English fashion designer, entrepreneur, and former model (born 1966)

Susie Cave ( Bick; born 16 September 1966) is an English fashion designer, entrepreneur, and former model and occasional actress. She co-founded the fashion label The Vampire's Wife.

==Early life==
Susie Bick was born in Cheshire, England, to a diplomat father. She spent her childhood in Malawi and Nigeria, and ran away from boarding school at age 14.

==Modelling career==
Bick was discovered by photographer Steven Meisel on a flight to New York at age 14.

She modelled for Yohji Yamamoto, Christian Dior, Nina Ricci, Tuscany perfume, Versace and Yves Saint Laurent. She appeared on the covers of French Glamour, Harper's & Queen, Elle UK, and i-D. She modelled for Vivienne Westwood for ten years.

She was the cover model on the Damned's 1985 album Phantasmagoria, photographed by Bob Carlos Clarke.

Bick gave up her modelling career when she met Nick Cave in 1997.

==The Vampire's Wife==
In 2014, Cave co-founded the fashion label The Vampire's Wife with Alex Adamson.

Their 'Falconetti' dress was deemed the "dress of the decade" by Vogue. The Vampire's Wife has been described as a "cult favourite" label. Celebrities who have worn the brand include Catherine, Princess of Wales, Princess Beatrice, Princess Sofia, Duchess of Varmland, Kate Moss, Keira Knightley, Florence Welch, Maya Rudolph, Sienna Miller, Ruth Negga, Kirsten Dunst, Alexa Chung, Daisy Lowe, Jenna Coleman, Thandiwe Newton, Zawe Ashton, Rachel Weisz, Margot Robbie, Jennifer Aniston, and Jodie Comer.
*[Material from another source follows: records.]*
**config.mk**
```make
export PLATFORM = sky130hd
export DESIGN_NAME = mdio_mgmt_slave
export DESIGN_NICKNAME = d
export VERILOG_FILES = /design/src/rtl/mdio_mgmt_pkg.sv /design/src/rtl/mdio_frame_rx.sv /design/src/rtl/mdio_ext_bank.sv /design/src/rtl/mdio_line_drv.sv /design/src/rtl/mdio_mgmt_slave.sv
export SDC_FILE = /design/constraint.sdc
export NUM_CORES = 1
export LEC_CHECK = 0
export ABC_CLOCK_PERIOD_IN_PS = 3200
export BUFFER_PORTS_ARGS = -buffer_cell sky130_fd_sc_hd__buf_2
export CAP_MARGIN = 10
export CORE_UTILIZATION = 36
export CTS_CLUSTER_DIAMETER = 50
export DETAILED_ROUTE_END_ITERATION = 6
export GPL_ROUTABILITY_DRIVEN = 0
export GPL_TIMING_DRIVEN = 0
export PLACE_DENSITY = 0.58
export SLEW_MARGIN = 20
export SYNTH_ARGS = -nofsm -noshare
export SYNTH_HDL_FRONTEND = slang
export SYNTH_SLANG_ARGS = --single-unit
```
**constraint.sdc**
```tcl
create_clock -name mdc -period 3.2 [get_ports mdc]
set_clock_uncertainty 0.1 [all_clocks]
set_input_delay 0.16 -clock mdc [delete_from_list [all_inputs] [get_ports mdc]]
set_output_delay 0.16 -clock mdc [all_outputs]
set_load 0.03 [all_outputs]
```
In 2024, the brand closed, after the collapse of Matchesfashion, one of their largest stockists.

==Personal life==
Nicky Clarke and Susie Bick were involved in a well-documented affair in the 1980s. Nicky and his wife Leslie parted after 20 years over his affair.

Bick met Australian musician Nick Cave in 1997; they married in 1999. Their twin sons, Arthur and Earl, were born in London in 2000 and raised in Brighton. She appeared on the cover of Cave's 2013 album Push the Sky Away.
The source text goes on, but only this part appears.